■ Stored data

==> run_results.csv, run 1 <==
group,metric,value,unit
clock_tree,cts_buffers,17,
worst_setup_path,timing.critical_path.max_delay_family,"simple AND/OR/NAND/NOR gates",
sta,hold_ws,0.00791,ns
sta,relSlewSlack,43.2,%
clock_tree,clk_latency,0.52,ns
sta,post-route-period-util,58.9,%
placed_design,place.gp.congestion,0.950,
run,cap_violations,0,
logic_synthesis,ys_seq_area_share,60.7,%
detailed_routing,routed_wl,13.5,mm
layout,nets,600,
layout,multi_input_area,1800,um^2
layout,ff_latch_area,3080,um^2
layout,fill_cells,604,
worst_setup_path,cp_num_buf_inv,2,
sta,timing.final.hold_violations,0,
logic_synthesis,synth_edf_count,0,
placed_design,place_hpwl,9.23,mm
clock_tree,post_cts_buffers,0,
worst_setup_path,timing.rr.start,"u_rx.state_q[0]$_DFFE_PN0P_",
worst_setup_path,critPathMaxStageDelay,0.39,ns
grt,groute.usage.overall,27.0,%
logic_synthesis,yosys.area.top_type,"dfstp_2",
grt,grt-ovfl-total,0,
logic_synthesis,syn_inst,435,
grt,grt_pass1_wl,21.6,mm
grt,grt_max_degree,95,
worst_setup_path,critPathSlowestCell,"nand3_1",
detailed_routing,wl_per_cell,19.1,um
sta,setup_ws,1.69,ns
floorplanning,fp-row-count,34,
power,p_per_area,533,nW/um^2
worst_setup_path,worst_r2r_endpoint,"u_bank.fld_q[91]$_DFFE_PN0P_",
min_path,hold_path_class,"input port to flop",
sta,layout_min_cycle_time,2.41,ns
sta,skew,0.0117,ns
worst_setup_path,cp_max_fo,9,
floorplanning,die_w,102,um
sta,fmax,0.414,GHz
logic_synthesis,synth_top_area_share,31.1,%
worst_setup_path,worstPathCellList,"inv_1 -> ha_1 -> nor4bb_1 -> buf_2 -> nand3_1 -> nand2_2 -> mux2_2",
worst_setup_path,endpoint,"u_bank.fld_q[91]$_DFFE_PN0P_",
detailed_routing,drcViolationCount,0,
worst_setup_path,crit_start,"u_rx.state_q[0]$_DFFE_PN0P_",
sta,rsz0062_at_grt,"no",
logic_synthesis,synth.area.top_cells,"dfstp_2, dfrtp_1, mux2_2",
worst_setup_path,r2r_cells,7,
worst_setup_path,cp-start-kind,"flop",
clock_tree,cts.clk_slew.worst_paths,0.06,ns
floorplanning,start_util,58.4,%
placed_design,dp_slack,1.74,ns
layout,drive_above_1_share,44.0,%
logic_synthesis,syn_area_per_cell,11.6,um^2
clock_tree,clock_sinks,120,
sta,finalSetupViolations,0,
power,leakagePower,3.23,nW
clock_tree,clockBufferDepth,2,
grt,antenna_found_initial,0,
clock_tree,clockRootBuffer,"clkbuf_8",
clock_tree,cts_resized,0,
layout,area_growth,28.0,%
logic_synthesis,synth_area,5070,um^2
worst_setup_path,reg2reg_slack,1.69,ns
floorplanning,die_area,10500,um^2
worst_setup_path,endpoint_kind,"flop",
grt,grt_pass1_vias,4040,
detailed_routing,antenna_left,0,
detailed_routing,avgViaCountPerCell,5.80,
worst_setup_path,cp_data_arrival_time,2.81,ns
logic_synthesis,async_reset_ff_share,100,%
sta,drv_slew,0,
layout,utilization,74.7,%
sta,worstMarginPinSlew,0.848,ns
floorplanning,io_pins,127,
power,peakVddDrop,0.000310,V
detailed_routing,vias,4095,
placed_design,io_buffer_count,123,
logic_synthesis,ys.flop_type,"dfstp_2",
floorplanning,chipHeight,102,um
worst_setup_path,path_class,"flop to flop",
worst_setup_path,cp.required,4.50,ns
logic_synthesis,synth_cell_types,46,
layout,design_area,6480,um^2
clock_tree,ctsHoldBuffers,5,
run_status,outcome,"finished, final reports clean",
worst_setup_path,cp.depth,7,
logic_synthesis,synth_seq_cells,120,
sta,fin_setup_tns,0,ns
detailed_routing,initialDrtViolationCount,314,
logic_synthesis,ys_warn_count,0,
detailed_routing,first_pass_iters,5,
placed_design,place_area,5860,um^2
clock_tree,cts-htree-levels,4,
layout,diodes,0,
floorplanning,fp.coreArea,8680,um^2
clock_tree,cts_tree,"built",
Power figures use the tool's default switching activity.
## config.mk

```make
export PLATFORM = sky130hd
export DESIGN_NAME = guarded_gate_driver
export DESIGN_NICKNAME = d
export VERILOG_FILES = /design/src/rtl/ggd_pkg.sv /design/src/rtl/ggd_guard_ctrl.sv /design/src/rtl/ggd_leg.sv /design/src/rtl/guarded_gate_driver.sv
export SDC_FILE = /design/constraint.sdc
export NUM_CORES = 1
export LEC_CHECK = 0
export ABC_AREA = 0
export CORE_MARGIN = 2
export CORE_UTILIZATION = 58
export DETAILED_ROUTE_END_ITERATION = 10
export DONT_BUFFER_PORTS = 1
export PLACE_DENSITY_LB_ADDON = 0.1
export SYNTH_ARGS = -nofsm -noshare
export SYNTH_HDL_FRONTEND = slang
export SYNTH_SLANG_ARGS = --single-unit
```

## constraint.sdc

```tcl
create_clock -name clk -period 2.8 [get_ports clk]
set_input_delay 0.56 -clock clk [delete_from_list [all_inputs] [get_ports clk]]
set_output_delay 0.56 -clock clk [all_outputs]
set_load 0.05 [all_outputs]
```
===== src/rtl/aes_tower_pkg.sv =====
package aes_tower_pkg;

   typedef logic [7:0][7:0] map_t;   // map_t[i] = image of basis bit i

   function automatic logic [1:0] gf4_mul(input logic [1:0] a, input logic [1:0] b);
      logic [1:0] r;
      r[1] = (a[1] & b[1]) ^ (a[1] & b[0]) ^ (a[0] & b[1]);
      r[0] = (a[1] & b[1]) ^ (a[0] & b[0]);
      return r;
   endfunction

   function automatic logic [1:0] gf4_sq(input logic [1:0] a);
      return {a[1], a[1] ^ a[0]};
   endfunction

   function automatic logic [3:0] gf16_mul(input logic [3:0] a, input logic [3:0] b,
                                           input logic [1:0] n);
      logic [1:0] hh;
      hh = gf4_mul(a[3:2], b[3:2]);
      return {hh ^ gf4_mul(a[3:2], b[1:0]) ^ gf4_mul(a[1:0], b[3:2]),
              gf4_mul(hh, n) ^ gf4_mul(a[1:0], b[1:0])};
   endfunction

   function automatic logic [7:0] tw_mul(input logic [7:0] a, input logic [7:0] b,
                                         input logic [1:0] n, input logic [3:0] l);
      logic [3:0] hh;
      hh = gf16_mul(a[7:4], b[7:4], n);
      return {hh ^ gf16_mul(a[7:4], b[3:0], n) ^ gf16_mul(a[3:0], b[7:4], n),
              gf16_mul(hh, l, n) ^ gf16_mul(a[3:0], b[3:0], n)};
   endfunction

   // pick an L making Y^2+Y+L irreducible over the four-bit field
   function automatic logic [3:0] find_ext_const(input logic [1:0] n);
      logic [3:0] res;
      res = '0;
      for (int l = 15; l >= 1; l--) begin
         logic has_root;
         has_root = 1'b0;
         for (int x = 0; x < 16; x++) begin
            if ((gf16_mul(4'(x), 4'(x), n) ^ 4'(x) ^ 4'(l)) == 4'h0) has_root = 1'b1;
         end
         if (!has_root) res = 4'(l);
      end
      return res;
   endfunction

   function automatic logic [7:0] apply_map(input map_t m, input logic [7:0] x);
      logic [7:0] r;
      r = '0;
      for (int i = 0; i < 8; i++) if (x[i]) r = r ^ m[i];
      return r;
   endfunction

   // images of 1, b, b^2, ... where b is a tower root of the AES polynomial
   function automatic map_t build_fwd(input logic [1:0] n, input logic [3:0] l);
      map_t m;
      logic [7:0] beta, pw;
      beta = 8'h00;
      for (int c = 255; c >= 2; c--) begin
         logic [7:0] b1, b2, b4, b8, b3;
         b1 = 8'(c);
         b2 = tw_mul(b1, b1, n, l);
         b4 = tw_mul(b2, b2, n, l);
         b8 = tw_mul(b4, b4, n, l);
         b3 = tw_mul(b2, b1, n, l);
         if ((b8 ^ b4 ^ b3 ^ b1 ^ 8'h01) == 8'h00) beta = b1;
      end
      pw = 8'h01;
      for (int i = 0; i < 8; i++) begin
         m[i] = pw;
         pw = tw_mul(pw, beta, n, l);
      end
      return m;
   endfunction

   function automatic map_t build_inv(input map_t fwd);
      map_t m;
      m = '0;
      for (int j = 0; j < 8; j++)
         for (int e = 0; e < 256; e++)
            if (apply_map(fwd, 8'(e)) == (8'h01 << j)) m[j] = 8'(e);
      return m;
   endfunction

   function automatic logic [7:0] affine_lin(input logic [7:0] x);
      return x ^ {x[6:0], x[7]} ^ {x[5:0], x[7:6]} ^ {x[4:0], x[7:5]} ^ {x[3:0], x[7:4]};
   endfunction

   function automatic map_t build_merged(input map_t inv);
      map_t m;
      for (int j = 0; j < 8; j++) m[j] = affine_lin(inv[j]);
      return m;
   endfunction

endpackage
## src/rtl/cmp_up_timer_pkg.sv

```systemverilog
package cmp_up_timer_pkg;

    localparam int unsigned BYTE_W      = 8;
    localparam logic [7:0]  LO_RSV_MASK = 8'h26;
    localparam logic [7:0]  HI_RSV_MASK = 8'h07;
    localparam int unsigned CE_BIT      = 7;
    localparam int unsigned LD_BIT      = 6;

    typedef struct packed {
        logic mode_wr;   // high mode byte accepted
        logic ce;        // count-enable value written
        logic cmp_wr;    // compare register accepted
        logic err;       // write rejected
    } wr_cmd_t;

endpackage

```

## src/rtl/cmp_up_timer_decode.sv

```systemverilog
module cmp_up_timer_decode
    import cmp_up_timer_pkg::*;
#(
    parameter int unsigned ADDR_W  = 8,
    parameter int unsigned DATA_W  = 16,
    parameter logic [ADDR_W-1:0] MODE_LO_ADDR = 8'h84,
    parameter logic [ADDR_W-1:0] MODE_HI_ADDR = 8'h85,
    parameter logic [ADDR_W-1:0] CMP_ADDR     = 8'h86
) (
    input  logic              wr_en,
    input  logic [ADDR_W-1:0] wr_addr,
    input  logic [2:0]        wr_size,
    input  logic [DATA_W-1:0] wr_data,
    output wr_cmd_t           cmd,
    output logic [DATA_W-1:0] cmp_val
);

    logic             has_lo;
    logic             has_hi;
    logic             bad_access;
    logic             rsv_hit;
    logic [BYTE_W-1:0] lo_byte;
    logic [BYTE_W-1:0] hi_byte;
    logic             cmp_hit;

    // Lane steering and width/address legality.
    always_comb begin
        has_lo     = 1'b0;
        has_hi     = 1'b0;
        cmp_hit    = 1'b0;
        bad_access = 1'b0;
        lo_byte    = wr_data[BYTE_W-1:0];
        hi_byte    = wr_data[BYTE_W-1:0];
        if (wr_addr == MODE_LO_ADDR) begin
            has_lo = 1'b1;
            if (wr_size == 3'd2) begin
                has_hi  = 1'b1;
                hi_byte = wr_data[2*BYTE_W-1:BYTE_W];
            end else if (wr_size != 3'd1) begin
                bad_access = 1'b1;
            end
        end else if (wr_addr == MODE_HI_ADDR) begin
            if (wr_size == 3'd1) begin
                has_hi = 1'b1;
            end else begin
                bad_access = 1'b1;
            end
        end else if (wr_addr == CMP_ADDR) begin
            if (wr_size == 3'd2) begin
                cmp_hit = 1'b1;
            end else begin
                bad_access = 1'b1;
            end
        end else begin
            bad_access = 1'b1;
        end
    end

    // Field-level legality.
    always_comb begin
        rsv_hit = 1'b0;
        if (has_lo && ((lo_byte & LO_RSV_MASK) != '0)) begin
            rsv_hit = 1'b1;
        end
        if (has_hi && ((hi_byte & HI_RSV_MASK) != '0)) begin
            rsv_hit = 1'b1;
        end
        if (has_hi && hi_byte[CE_BIT] && hi_byte[LD_BIT]) begin
            rsv_hit = 1'b1;
        end
    end

    always_comb begin
        cmd     = '0;
        cmp_val = wr_data;
        if (wr_en) begin
            cmd.err = bad_access | rsv_hit;
            if (!cmd.err) begin
                cmd.mode_wr = has_hi;
                cmd.ce      = has_hi & hi_byte[CE_BIT];
                cmd.cmp_wr  = cmp_hit;
            end
        end
    end

    always_comb begin
        if (cmd.err) begin
            assert_err_blocks_write_R8: assert (!cmd.mode_wr && !cmd.cmp_wr)
                else $error("rejected write still produced an update");
        end
    end

endmodule

```

## src/rtl/cmp_up_timer_core.sv

```systemverilog
module cmp_up_timer_core
    import cmp_up_timer_pkg::*;
#(
    parameter int unsigned CNT_W = 16
) (
    input  logic             clk,
    input  logic             rst_n,
    input  logic             tick,
    input  wr_cmd_t          cmd,
    input  logic [CNT_W-1:0] cmp_val,
    output logic [CNT_W-1:0] count,
    output logic             irq,
    output logic             err
);

    localparam logic [CNT_W:0] ONE_X = {{CNT_W{1'b0}}, 1'b1};

    typedef struct packed {
        logic [CNT_W-1:0] count;
        logic [CNT_W-1:0] period;
        logic [CNT_W-1:0] cmp;
        logic             run;
        logic             irq;
        logic             err;
    } state_t;

    state_t st_q;
    state_t st_d;
    logic [CNT_W:0] inc_x;
    logic           wrap;

    always_comb begin
        inc_x = {1'b0, st_q.count} + ONE_X;
        wrap  = (inc_x == {1'b0, st_q.period});
    end

    always_comb begin
        st_d     = st_q;
        st_d.irq = 1'b0;
        st_d.err = cmd.err;
        if (cmd.cmp_wr) begin
            st_d.cmp = cmp_val;
        end
        if (cmd.mode_wr) begin
            st_d.count = '0;
            if (cmd.ce && (st_q.cmp != '0)) begin
                st_d.run    = 1'b1;
                st_d.period = st_q.cmp;
            end else begin
                st_d.run = 1'b0;
            end
        end else if (st_q.run && tick) begin
            if (wrap) begin
                st_d.count = '0;
                st_d.irq   = 1'b1;
            end else begin
                st_d.count = inc_x[CNT_W-1:0];
            end
        end
    end

    always_ff @(posedge clk or negedge rst_n) begin
        if (!rst_n) begin
            st_q <= '0;
        end else begin
            st_q <= st_d;
        end
    end

    assign count = st_q.count;
    assign irq   = st_q.irq;
    assign err   = st_q.err;

    assert_cnt_below_period_R3: assert property (@(posedge clk) disable iff (!rst_n)
        st_q.run |-> (st_q.count < st_q.period))
        else $error("counter reached its period");

    assert_irq_restart_R3: assert property (@(posedge clk) disable iff (!rst_n)
        st_q.irq |-> (st_q.count == '0 && st_q.run))
        else $error("interrupt without restart");

    assert_idle_zero_R4: assert property (@(posedge clk) disable iff (!rst_n)
        !st_q.run |-> (st_q.count == '0))
        else $error("stopped counter not zero");

    assert_stop_now_R4: assert property (@(posedge clk) disable iff (!rst_n)
        (cmd.mode_wr && !cmd.ce) |=> (!st_q.run && !st_q.irq))
        else $error("timer kept running after disable");

    assert_restart_quiet_R6: assert property (@(posedge clk) disable iff (!rst_n)
        cmd.mode_wr |=> (!st_q.irq && st_q.count == '0))
        else $error("mode write did not restart cleanly");

    assert_zero_period_R7: assert property (@(posedge clk) disable iff (!rst_n)
        (cmd.mode_wr && st_q.cmp == '0) |=> !st_q.run)
        else $error("zero period started counting");

    assert_err_no_effect_R8: assert property (@(posedge clk) disable iff (!rst_n)
        cmd.err |=> (st_q.err && $stable(st_q.run) && $stable(st_q.cmp) && $stable(st_q.period)))
        else $error("rejected write changed state");

    assert_hold_no_tick_R11: assert property (@(posedge clk) disable iff (!rst_n)
        (!tick && !cmd.mode_wr) |=> $stable(st_q.count))
        else $error("counter moved without tick");

endmodule

```

## src/rtl/cmp_up_timer.sv

```systemverilog
module cmp_up_timer
    import cmp_up_timer_pkg::*;
#(
    parameter int unsigned ADDR_W = 8,
    parameter int unsigned CNT_W  = 16
) (
    input  logic              clk,
    input  logic              rst_n,
    input  logic              tick_i,
    input  logic              wr_en_i,
    input  logic [ADDR_W-1:0] wr_addr_i,
    input  logic [2:0]        wr_size_i,
    input  logic [CNT_W-1:0]  wr_data_i,
    output logic [CNT_W-1:0]  count_o,
    output logic              irq_o,
    output logic              wr_err_o
);

    wr_cmd_t          cmd;
    logic [CNT_W-1:0] cmp_val;

    cmp_up_timer_decode #(
        .ADDR_W (ADDR_W),
        .DATA_W (CNT_W)
    ) decode_i (
        .wr_en   (wr_en_i),
        .wr_addr (wr_addr_i),
        .wr_size (wr_size_i),
        .wr_data (wr_data_i),
        .cmd     (cmd),
        .cmp_val (cmp_val)
    );

    cmp_up_timer_core #(
        .CNT_W (CNT_W)
    ) core_i (
        .clk     (clk),
        .rst_n   (rst_n),
        .tick    (tick_i),
        .cmd     (cmd),
        .cmp_val (cmp_val),
        .count   (count_o),
        .irq     (irq_o),
        .err     (wr_err_o)
    );

endmodule

```
===== src/rtl/col_sp_pkg.sv =====
package col_sp_pkg;

    typedef enum logic {
        COL_RD = 1'b0,
        COL_WR = 1'b1
    } col_op_e;

    typedef enum int {
        RULE_ANY = 0,
        RULE_W2R = 1,
        RULE_R2W = 2
    } col_rule_e;

    localparam int NUM_RULES = 3;

    typedef struct packed {
        logic    vld;
        col_op_e op;
    } col_cmd_t;

    // Read-to-write gap: data-bus latency difference plus interval plus bubble, at least 1
    function automatic int rw_gap(input int rd_lat, input int wr_lat,
                                  input int t_cc, input int bubble);
        int g;
        g = rd_lat - wr_lat + t_cc + bubble;
        if (g < 1) g = 1;
        return g;
    endfunction

    // Counter reload so that the rule is met exactly span cycles after the load
    function automatic int reload_of(input int span);
        return (span < 1) ? 0 : span - 1;
    endfunction

endpackage


===== src/rtl/col_gap_timer.sv =====
module col_gap_timer #(
    parameter int CW = 8
) (
    input  logic          clk,
    input  logic          rst,
    input  logic          load,
    input  logic [CW-1:0] reload,
    output logic          expired
);
    logic [CW-1:0] cnt;

    always_ff @(posedge clk) begin
        if (rst)              cnt <= '0;
        else if (load)        cnt <= reload;
        else if (cnt != '0)   cnt <= cnt - 1'b1;
    end

    assign expired = (cnt == '0);

    AST_TIMER_RESET_CLEAR: assert property (@(posedge clk)
        $past(rst) |-> expired);

endmodule


===== src/rtl/col_slot_line.sv =====
module col_slot_line #(
    parameter int DEPTH = 16,
    parameter int LW    = 6
) (
    input  logic          clk,
    input  logic          rst,
    input  logic          mark,
    input  logic [LW-1:0] lat,
    output logic          slot_now
);
    localparam int IW = (DEPTH > 1) ? $clog2(DEPTH) : 1;

    logic [DEPTH-1:0] line_q, line_d;
    logic [IW-1:0]    tap;

    always_comb begin
        if (int'(lat) < 1)          tap = '0;
        else if (int'(lat) > DEPTH) tap = IW'(DEPTH - 1);
        else                        tap = IW'(int'(lat) - 1);
    end

    always_comb begin
        line_d = line_q >> 1;
        for (int i = 0; i < DEPTH; i++) begin
            if (mark && (int'(tap) == i)) line_d[i] = 1'b1;
        end
    end

    always_ff @(posedge clk) begin
        if (rst) line_q <= '0;
        else     line_q <= line_d;
    end

    assign slot_now = line_q[0];

    AST_SLOT_EMPTY_AFTER_RESET: assert property (@(posedge clk)
        $past(rst) |-> !slot_now);

endmodule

■ REQUIREMENT
What is asked for is an exact copy of the lines above from the one containing "layout,area_growth,28.0,%" through the one containing "logic_synthesis,async_reset_ff_share,100,%", and only those.

■ PROBLEM SOLUTION
layout,area_growth,28.0,%
logic_synthesis,synth_area,5070,um^2
worst_setup_path,reg2reg_slack,1.69,ns
floorplanning,die_area,10500,um^2
worst_setup_path,endpoint_kind,"flop",
grt,grt_pass1_vias,4040,
detailed_routing,antenna_left,0,
detailed_routing,avgViaCountPerCell,5.80,
worst_setup_path,cp_data_arrival_time,2.81,ns
logic_synthesis,async_reset_ff_share,100,%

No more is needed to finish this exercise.